Anthrax (Miltsiekte)
By Dr Mackie Hobson BSc(Agric),BVSc

Friday, 31st May 2019

Anthrax is a highly contagious disease of both animals and humans caused by the bacterium Bacillus anthracis.

The disease was much more prevalent in the early 1900’s with major outbreaks up until the 1960’s after which the number of outbreaks reduced with the development of a vaccine and the use of penicillin antibiotics.

Outbreaks do however still occur and sporadic point outbreaks in animals are common in the Northern Cape Province and the northern Kruger National Park (KNP). Outbreaks have occurred during 2006 to 2009 and again during 2010 to 2014 in Northern Cape. At least nine major outbreaks have occurred in KNP since the 1960s. The most recent outbreak close to Angora goats have been in Lesotho.

Cattle, horses and donkeys are more resistant to anthrax than sheep and goats with goats being the most susceptible. Browsers are more susceptible than grazers.

How does Anthrax spread?

The success of the disease is due to the fatal septicaemia and subsequent dissemination of the spores when the carcass is opened due to the exposure to oxygen. Putrefaction and CO2 inhibits sporulation. Under good conditions spores can almost survive indefinitely but usually considered to be 3 to 4 years (possible to remain viable for hundreds of years). Even tanning and curing of hide does not free leather of spores.

The spores do not survive in a carcass for longer than 3 days at temperatures of >25-30C. The spores survive longer in skin (2 weeks) and bone marrow for a week.

When a carcass is opened the spores are liberated into the environment. These spores may be spread by water and vectors such as birds, animals, insects and humans. Even blowfly can distribute the spores 63km from a carcass at 2,35km a day. The droplets from the blowfly are usually deposited n twigs at 1-3m above the ground and hence browsers being more susceptible to the disease.
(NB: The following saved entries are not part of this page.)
<file path="config.mk">
export PLATFORM = sky130hd
export DESIGN_NAME = cgtm_front
export DESIGN_NICKNAME = d
export VERILOG_FILES = /design/src/design/cgtm_pkg.sv /design/src/design/cgtm_front.sv
export SDC_FILE = /design/constraint.sdc
export NUM_CORES = 1
export LEC_CHECK = 0
export BUFFER_PORTS_ARGS = -buffer_cell sky130_fd_sc_hd__buf_2
export CAP_MARGIN = 5
export CORE_MARGIN = 5
export CORE_UTILIZATION = 30
export CTS_CLUSTER_DIAMETER = 80
export DETAILED_ROUTE_END_ITERATION = 16
export PLACE_DENSITY = 0.61
export SKIP_CTS_REPAIR_TIMING = 1
export SLEW_MARGIN = 40
export SYNTH_ARGS = -nofsm -noshare
export SYNTH_HDL_FRONTEND = slang
export SYNTH_SLANG_ARGS = --single-unit
</file>
<file path="constraint.sdc">
create_clock -name clk -period 12.9 [get_ports clk]
set_input_delay 0 -clock clk [delete_from_list [all_inputs] [get_ports clk]]
set_output_delay 0 -clock clk [all_outputs]
set_load 0.05 [all_outputs]
</file>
Infections usually peak during dry summer seasons although in the Kruger the peak appears to be late winter (before the rains) when animals congregate around watering holes.

Humans can be infected:

 Butchers, workers in tanneries, handlers of wool and mohair may be most at risk. Infection is usually per cutaneous. In Zimbabwe in 1979-80 there were 10 000 human cases and 100 deaths. Biting flies may also spread the disease.

Pulmonary anthrax or woolsorter’s disease occurs when dust carrying spores from hair/wool is inhaled. Usually all untreated pulmonary cases are fatal.
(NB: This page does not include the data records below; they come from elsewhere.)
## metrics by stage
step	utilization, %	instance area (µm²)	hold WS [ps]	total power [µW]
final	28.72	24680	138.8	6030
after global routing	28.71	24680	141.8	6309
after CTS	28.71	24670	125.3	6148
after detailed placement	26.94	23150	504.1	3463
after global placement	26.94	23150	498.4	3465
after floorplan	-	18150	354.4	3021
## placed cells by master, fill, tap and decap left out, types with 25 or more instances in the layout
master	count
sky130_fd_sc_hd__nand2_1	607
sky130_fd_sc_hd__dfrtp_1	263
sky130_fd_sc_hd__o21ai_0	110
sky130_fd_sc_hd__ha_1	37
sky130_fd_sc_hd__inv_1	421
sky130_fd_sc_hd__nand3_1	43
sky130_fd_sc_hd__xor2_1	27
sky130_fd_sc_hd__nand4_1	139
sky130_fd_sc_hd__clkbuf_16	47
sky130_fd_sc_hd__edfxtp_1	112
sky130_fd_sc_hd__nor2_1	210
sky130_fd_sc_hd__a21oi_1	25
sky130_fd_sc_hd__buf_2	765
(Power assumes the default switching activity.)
`src/hw/rtl/ctbr_pkg.sv`:
```
// shared constants, types and helpers for the two-way byte-read cache
`default_nettype none

package ctbr_pkg;

  localparam int unsigned NUM_SETS_DEF  = 32;
  localparam int unsigned ADDR_BITS_DEF = 20;
  localparam int unsigned PADDR_W       = 21;
  localparam int unsigned WORD_W        = 32;
  localparam int unsigned BYTE_W        = 8;
  localparam int unsigned LANE_W        = 2;
  localparam int unsigned NUM_WAYS      = 2;
  localparam logic [BYTE_W-1:0] BYTE_ILLEGAL = 8'hFF;

  typedef enum logic [1:0] {
    ST_HIT     = 2'd0,
    ST_FILL    = 2'd1,
    ST_ILLEGAL = 2'd2
  } status_e;

  // write request from the lookup logic into the set store
  typedef struct packed {
    logic en;
    logic way;
  } fill_t;

  function automatic logic [BYTE_W-1:0] lane_byte(input logic [WORD_W-1:0] word,
                                                  input logic [LANE_W-1:0] lane);
    logic [BYTE_W-1:0] b;
    case (lane)
      2'd0:    b = word[7:0];
      2'd1:    b = word[15:8];
      2'd2:    b = word[23:16];
      2'd3:    b = word[31:24];
      default: b = word[7:0];
    endcase
    return b;
  endfunction

endpackage

`default_nettype wire

```
`src/hw/rtl/two_way_cache_byte_read_core.sv`:
```
// two-way set-associative byte-read cache with fill-order replacement
// an access is accepted at a start edge; busy is high for the next cycle while the
// set's tag/data entries, read at accept, are looked up, and done strobes the result in the cycle after
// a new access is not accepted while busy is high; in the lookup cycle a miss writes
// the fetched word back into the victim way of the set in the way memories
// reset clears valid and newest-way flops at once; tag/data memories are not cleared
`default_nettype none

module two_way_cache_byte_read_core #(
  parameter int unsigned NUM_SETS  = ctbr_pkg::NUM_SETS_DEF,
  parameter int unsigned ADDR_BITS = ctbr_pkg::ADDR_BITS_DEF
) (
  input  wire logic                           clk_i,
  input  wire logic                           rst_ni,
  input  wire logic                           start,
  output logic                                busy,
  input  wire logic [ctbr_pkg::PADDR_W-1:0]   phys_addr_i,
  input  wire logic [ctbr_pkg::WORD_W-1:0]    mem_word_i,
  output logic                                done_o,
  output logic [ctbr_pkg::BYTE_W-1:0]         byte_out_o,
  output logic [1:0]                          status_o
);

  localparam int unsigned SET_W   = $clog2(NUM_SETS);
  localparam int unsigned EXT_W   = 33;
  localparam int unsigned TAG_LO  = ctbr_pkg::LANE_W + SET_W;
  localparam int unsigned TAG_W   = ADDR_BITS - TAG_LO;

  logic [EXT_W-1:0] addr_ext;
  logic             accept;
  logic             legal_d;
  logic [SET_W-1:0] set_d;
  logic [TAG_W-1:0] tag_d;

  logic                          busy_q;
  logic                          legal_q;
  logic [SET_W-1:0]              set_q;
  logic [TAG_W-1:0]              tag_q;
  logic [ctbr_pkg::LANE_W-1:0]   lane_q;
  logic [ctbr_pkg::WORD_W-1:0]   word_q;

  logic                          done_q;
  logic [ctbr_pkg::BYTE_W-1:0]   byte_q;
  ctbr_pkg::status_e             status_q;

  logic [ctbr_pkg::NUM_WAYS-1:0]                          rd_valid;
  logic                                                   rd_newest;
  logic [ctbr_pkg::NUM_WAYS-1:0][TAG_W-1:0]               rd_tag;
  logic [ctbr_pkg::NUM_WAYS-1:0][ctbr_pkg::WORD_W-1:0]    rd_data;
  ctbr_pkg::fill_t                                        fill;
  ctbr_pkg::fill_t                                        fill_gated;
  logic [ctbr_pkg::BYTE_W-1:0]                            lk_byte;
  ctbr_pkg::status_e                                      lk_status;

  assign accept   = start && !busy_q;
  assign addr_ext = EXT_W'(phys_addr_i);
  assign legal_d  = (addr_ext >> ADDR_BITS) == '0;
  assign set_d    = addr_ext[TAG_LO-1:ctbr_pkg::LANE_W];
  assign tag_d    = addr_ext[ADDR_BITS-1:TAG_LO];

  always_ff @(posedge clk_i or negedge rst_ni) begin
    if (!rst_ni) begin
      busy_q <= 1'b0;
      done_q <= 1'b0;
    end else begin
      busy_q <= accept;
      done_q <= busy_q;
    end
  end

  always_ff @(posedge clk_i) begin
    if (accept) begin
      legal_q <= legal_d;
      set_q   <= set_d;
      tag_q   <= tag_d;
      lane_q  <= phys_addr_i[ctbr_pkg::LANE_W-1:0];
      word_q  <= mem_word_i;
    end
    if (busy_q) begin
      byte_q   <= lk_byte;
      status_q <= lk_status;
    end
  end

  ctbr_store #(
    .NUM_SETS (NUM_SETS),
    .TAG_W    (TAG_W)
  ) u_store (
    .clk_i       (clk_i),
    .rst_ni      (rst_ni),
    .rd_en_i     (accept),
    .rd_set_i    (set_d),
    .rd_valid_o  (rd_valid),
    .rd_newest_o (rd_newest),
    .rd_tag_o    (rd_tag),
    .rd_data_o   (rd_data),
    .wr_i        (fill_gated),
    .wr_set_i    (set_q),
    .wr_tag_i    (tag_q),
    .wr_data_i   (word_q)
  );

  ctbr_lookup #(
    .TAG_W (TAG_W)
  ) u_lookup (
    .legal_i    (legal_q),
    .tag_i      (tag_q),
    .lane_i     (lane_q),
    .mem_word_i (word_q),
    .valid_i    (rd_valid),
    .newest_i   (rd_newest),
    .tag_rd_i   (rd_tag),
    .data_rd_i  (rd_data),
    .fill_o     (fill),
    .byte_o     (lk_byte),
    .status_o   (lk_status)
  );

  // write back only in the lookup cycle
  always_comb begin
    fill_gated     = fill;
    fill_gated.en  = fill.en && busy_q;
  end

  assign busy       = busy_q;
  assign done_o     = done_q;
  assign byte_out_o = byte_q;
  assign status_o   = status_q;

  a_accept_busy : assert property (@(posedge clk_i) disable iff (!rst_ni)
    (start && !busy) |=> busy)
    else $error("accepted transfer did not start a lookup");

  a_busy_done : assert property (@(posedge clk_i) disable iff (!rst_ni)
    busy |=> (done_o && !busy))
    else $error("lookup did not deliver exactly one result");

  a_illegal_byte : assert property (@(posedge clk_i) disable iff (!rst_ni)
    (done_o && (status_o == ctbr_pkg::ST_ILLEGAL)) |-> (byte_out_o == ctbr_pkg::BYTE_ILLEGAL))
    else $error("illegal address result carries a data byte");

  a_illegal_no_fill : assert property (@(posedge clk_i) disable iff (!rst_ni)
    (busy && !legal_q) |-> !fill_gated.en)
    else $error("illegal address wrote the cache");

endmodule

`default_nettype wire

```
`src/hw/rtl/ctbr_store.sv`:
```
// per-set storage: tag/data memories per way, valid and newest-way flops
`default_nettype none

module ctbr_store #(
  parameter int unsigned NUM_SETS = ctbr_pkg::NUM_SETS_DEF,
  parameter int unsigned TAG_W    = 13
) (
  input  wire logic                                         clk_i,
  input  wire logic                                         rst_ni,
  input  wire logic                                         rd_en_i,
  input  wire logic [$clog2(NUM_SETS)-1:0]                  rd_set_i,
  output logic      [ctbr_pkg::NUM_WAYS-1:0]                rd_valid_o,
  output logic                                              rd_newest_o,
  output logic      [ctbr_pkg::NUM_WAYS-1:0][TAG_W-1:0]     rd_tag_o,
  output logic      [ctbr_pkg::NUM_WAYS-1:0][ctbr_pkg::WORD_W-1:0] rd_data_o,
  input  wire ctbr_pkg::fill_t                              wr_i,
  input  wire logic [$clog2(NUM_SETS)-1:0]                  wr_set_i,
  input  wire logic [TAG_W-1:0]                             wr_tag_i,
  input  wire logic [ctbr_pkg::WORD_W-1:0]                  wr_data_i
);

  localparam int unsigned ENTRY_W = TAG_W + ctbr_pkg::WORD_W;

  logic [NUM_SETS-1:0][ctbr_pkg::NUM_WAYS-1:0] valid_q;
  logic [NUM_SETS-1:0]                         newest_q;
  logic [ctbr_pkg::NUM_WAYS-1:0]               rd_valid_q;
  logic                                        rd_newest_q;

  // valid and fill-order bits live in flops so reset clears them at once
  always_ff @(posedge clk_i or negedge rst_ni) begin
    if (!rst_ni) begin
      valid_q     <= '0;
      newest_q    <= '0;
      rd_valid_q  <= '0;
      rd_newest_q <= 1'b0;
    end else begin
      if (wr_i.en) begin
        valid_q[wr_set_i][wr_i.way] <= 1'b1;
        newest_q[wr_set_i]          <= wr_i.way;
      end
      if (rd_en_i) begin
        rd_valid_q  <= valid_q[rd_set_i];
        rd_newest_q <= newest_q[rd_set_i];
      end
    end
  end

  assign rd_valid_o  = rd_valid_q;
  assign rd_newest_o = rd_newest_q;

  for (genvar g = 0; g < ctbr_pkg::NUM_WAYS; g++) begin : g_way
    logic [ENTRY_W-1:0] mem [NUM_SETS];
    logic [ENTRY_W-1:0] rdata_q;

    always_ff @(posedge clk_i) begin
      if (wr_i.en && (wr_i.way == 1'(g))) begin
        mem[wr_set_i] <= {wr_tag_i, wr_data_i};
      end
      if (rd_en_i) begin
        rdata_q <= mem[rd_set_i];
      end
    end

    assign rd_tag_o[g]  = rdata_q[ENTRY_W-1:ctbr_pkg::WORD_W];
    assign rd_data_o[g] = rdata_q[ctbr_pkg::WORD_W-1:0];
  end

endmodule

`default_nettype wire

```
`src/hw/rtl/ctbr_lookup.sv`:
```
// tag compare, victim choice and result byte selection for one set
`default_nettype none

module ctbr_lookup #(
  parameter int unsigned TAG_W = 13
) (
  input  wire logic                                            legal_i,
  input  wire logic [TAG_W-1:0]                                tag_i,
  input  wire logic [ctbr_pkg::LANE_W-1:0]                     lane_i,
  input  wire logic [ctbr_pkg::WORD_W-1:0]                     mem_word_i,
  input  wire logic [ctbr_pkg::NUM_WAYS-1:0]                   valid_i,
  input  wire logic                                            newest_i,
  input  wire logic [ctbr_pkg::NUM_WAYS-1:0][TAG_W-1:0]        tag_rd_i,
  input  wire logic [ctbr_pkg::NUM_WAYS-1:0][ctbr_pkg::WORD_W-1:0] data_rd_i,
  output ctbr_pkg::fill_t                                      fill_o,
  output logic [ctbr_pkg::BYTE_W-1:0]                          byte_o,
  output ctbr_pkg::status_e                                    status_o
);

  logic hit0, hit1, victim;

  // a matching tag on an invalid way is not a hit
  assign hit0 = valid_i[0] && (tag_rd_i[0] == tag_i);
  assign hit1 = valid_i[1] && (tag_rd_i[1] == tag_i);

  always_comb begin
    if (!valid_i[0]) begin
      victim = 1'b0;
    end else if (!valid_i[1]) begin
      victim = 1'b1;
    end else begin
      victim = ~newest_i;
    end
  end

  always_comb begin
    fill_o.en  = 1'b0;
    fill_o.way = victim;
    if (!legal_i) begin
      byte_o   = ctbr_pkg::BYTE_ILLEGAL;
      status_o = ctbr_pkg::ST_ILLEGAL;
    end else if (hit0) begin
      byte_o   = ctbr_pkg::lane_byte(data_rd_i[0], lane_i);
      status_o = ctbr_pkg::ST_HIT;
    end else if (hit1) begin
      byte_o   = ctbr_pkg::lane_byte(data_rd_i[1], lane_i);
      status_o = ctbr_pkg::ST_HIT;
    end else begin
      fill_o.en = 1'b1;
      byte_o    = ctbr_pkg::lane_byte(mem_word_i, lane_i);
      status_o  = ctbr_pkg::ST_FILL;
    end
  end

endmodule

`default_nettype wire

```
The cutaneous form (usually 95% of infections) enters through a skin abrasion or insect bite. The incubation period is 1-12 days. Cutaneous lesions include a carbuncle or pustule. Central necrosis of the lesion occurs and ulceration follows. 90% of lesions recover and in 10% it spreads to the regional lymph nodes.

Different animals are affected in different:

Animals resistant to infection: dogs, pigs

Animals easily infected but resistant to the toxin: chimps, rabbits, mice, monkeys , goats, sheep, horses and cattle.

Clinical signs:

Incubation period varies from 1-14 days.

In goats, cattle, sheep, kudus, roan antelope and impala the disease is usually quick (under 2 hours) and the animal is found dead without signs.

Where signs are seen (usually wild herbivores) terminally the front legs extend rigidly and head is pulled back (torticollis). The course of the disease is usually less than 72 hrs.

  • Fever,
  • restless,
  • muscle tremors,
  • dyspnoea, congestion of mucous membranes,
  • Ruminal stasis and collapse.
  • Blood stained fluid from nostrils, mouth and anus.
  • An oedematous swelling occurs of the throat and neck follows primary infection of the pharyngeal tissues


In humans Ciprofloxacin or doxycycline are used as first line-treatment. Penicillin regimes may be used when antimicrobial testing confirms penicillin susceptibility. Antibiotics should be taken for 60 days to ensure protection from anthrax spores that may activate in the body

Post Mortem

Post mortem lesions depend on the route of infection.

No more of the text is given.